Which of the following must be the same before and after a chemical reaction?
Answer: The sum of the masses of all substances involved and the number of atoms of each type involved. WHY?
The law of conservation (of mass) (or matter) says mass (or matter) can't be created or destroyed. Therefore, if you start with a total of x grams you must end up with a total of x grams. And if you start with 14 N atoms or 26 O atoms you must end up with 14 N atoms and 26 O atoms. They may be arranged differently from start to end but the number must be the same.
The law of conservation of mass states that the total mass of all substances involved in a chemical reaction must remain constant before and after the reaction. This means that the sum of the masses of all the reactants (starting substances) must be equal to the sum of the masses of all the products (substances formed as a result of the reaction).
This principle is based on the fact that atoms cannot be created or destroyed during a chemical reaction; they are merely rearranged. The number and types of atoms before the reaction should be the same after the reaction, although their arrangement may be different.
If the total mass or the number of atoms involved were to change before and after the reaction, it would violate the law of conservation of mass. Therefore, to adhere to this fundamental law, the sum of the masses and the number of atoms of each type involved must remain the same before and after a chemical reaction.
To understand why the sum of masses and the number of atoms must be the same before and after a chemical reaction, let's first explain the concept of a balanced chemical equation.
A chemical equation represents a chemical reaction by using chemical formulas and coefficients. The reactants are written on the left side of the equation, while the products are written on the right side. The coefficients represent the number of molecules or formula units involved in the reaction.
For example, consider the simple chemical equation: 2H2 + O2 --> 2H2O
This equation represents the reaction of hydrogen gas (H2) with oxygen gas (O2) to form water (H2O).
In a chemical reaction, the atoms do not disappear or appear out of nowhere. The total number of atoms before the reaction must be equal to the total number of atoms after the reaction. This principle follows the law of conservation of mass and the law of conservation of atoms.

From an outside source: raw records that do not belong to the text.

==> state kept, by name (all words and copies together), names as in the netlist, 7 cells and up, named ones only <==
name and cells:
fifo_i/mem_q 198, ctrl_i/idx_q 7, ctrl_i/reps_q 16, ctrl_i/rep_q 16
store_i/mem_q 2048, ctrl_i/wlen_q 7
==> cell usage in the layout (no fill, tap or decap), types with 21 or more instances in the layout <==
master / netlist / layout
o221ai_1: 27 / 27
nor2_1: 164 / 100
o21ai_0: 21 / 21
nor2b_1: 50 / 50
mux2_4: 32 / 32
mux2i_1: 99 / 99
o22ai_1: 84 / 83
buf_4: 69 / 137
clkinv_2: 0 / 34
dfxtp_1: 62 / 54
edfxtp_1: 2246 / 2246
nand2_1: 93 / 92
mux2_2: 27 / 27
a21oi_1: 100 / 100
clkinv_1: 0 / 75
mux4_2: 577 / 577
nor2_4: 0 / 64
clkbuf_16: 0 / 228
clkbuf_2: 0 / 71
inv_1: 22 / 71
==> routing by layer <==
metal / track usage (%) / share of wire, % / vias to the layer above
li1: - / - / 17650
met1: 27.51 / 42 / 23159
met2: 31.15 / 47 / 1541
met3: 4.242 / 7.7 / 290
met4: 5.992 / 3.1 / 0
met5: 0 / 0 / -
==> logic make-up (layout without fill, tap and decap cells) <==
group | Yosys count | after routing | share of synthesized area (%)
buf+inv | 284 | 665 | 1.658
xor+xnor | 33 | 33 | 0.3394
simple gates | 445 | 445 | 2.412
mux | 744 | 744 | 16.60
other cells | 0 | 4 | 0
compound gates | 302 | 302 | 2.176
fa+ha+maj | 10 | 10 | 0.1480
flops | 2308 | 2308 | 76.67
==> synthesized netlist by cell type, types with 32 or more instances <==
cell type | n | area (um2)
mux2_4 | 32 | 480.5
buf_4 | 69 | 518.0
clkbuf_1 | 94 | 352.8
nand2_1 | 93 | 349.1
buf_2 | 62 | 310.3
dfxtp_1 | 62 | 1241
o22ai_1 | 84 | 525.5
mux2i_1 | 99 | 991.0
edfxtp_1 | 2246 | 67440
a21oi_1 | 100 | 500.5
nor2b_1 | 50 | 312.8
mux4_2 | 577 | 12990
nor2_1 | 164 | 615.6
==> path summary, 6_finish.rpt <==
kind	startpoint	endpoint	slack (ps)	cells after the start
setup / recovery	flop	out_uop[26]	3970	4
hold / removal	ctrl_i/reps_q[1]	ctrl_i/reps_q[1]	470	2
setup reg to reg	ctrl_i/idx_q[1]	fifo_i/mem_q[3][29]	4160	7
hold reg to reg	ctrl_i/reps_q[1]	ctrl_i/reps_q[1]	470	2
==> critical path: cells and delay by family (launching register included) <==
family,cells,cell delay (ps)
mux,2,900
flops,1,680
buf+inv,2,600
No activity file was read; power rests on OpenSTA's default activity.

The law of conservation of mass states that mass is neither created nor destroyed in a chemical reaction, but it can only be rearranged. This means that the total mass of the reactants must be equal to the total mass of the products.
The law of conservation of atoms states that the total number of atoms of each element must be conserved in a chemical reaction. This means that the number of atoms of each element on the left side of the equation must be the same as the number on the right side of the equation.
In our example equation, 2H2 + O2 --> 2H2O, there are two hydrogen atoms and two oxygen atoms on both sides of the equation. The coefficient "2" in front of the compounds ensures that we have an equal number of atoms of each element on both sides.
If the number of atoms or the total mass were different before and after the reaction, it would violate these fundamental principles and the conservation laws.
In conclusion, the total mass of all substances involved in a chemical reaction and the number of atoms of each element must remain the same before and after the reaction in order to satisfy the laws of conservation of mass and atoms.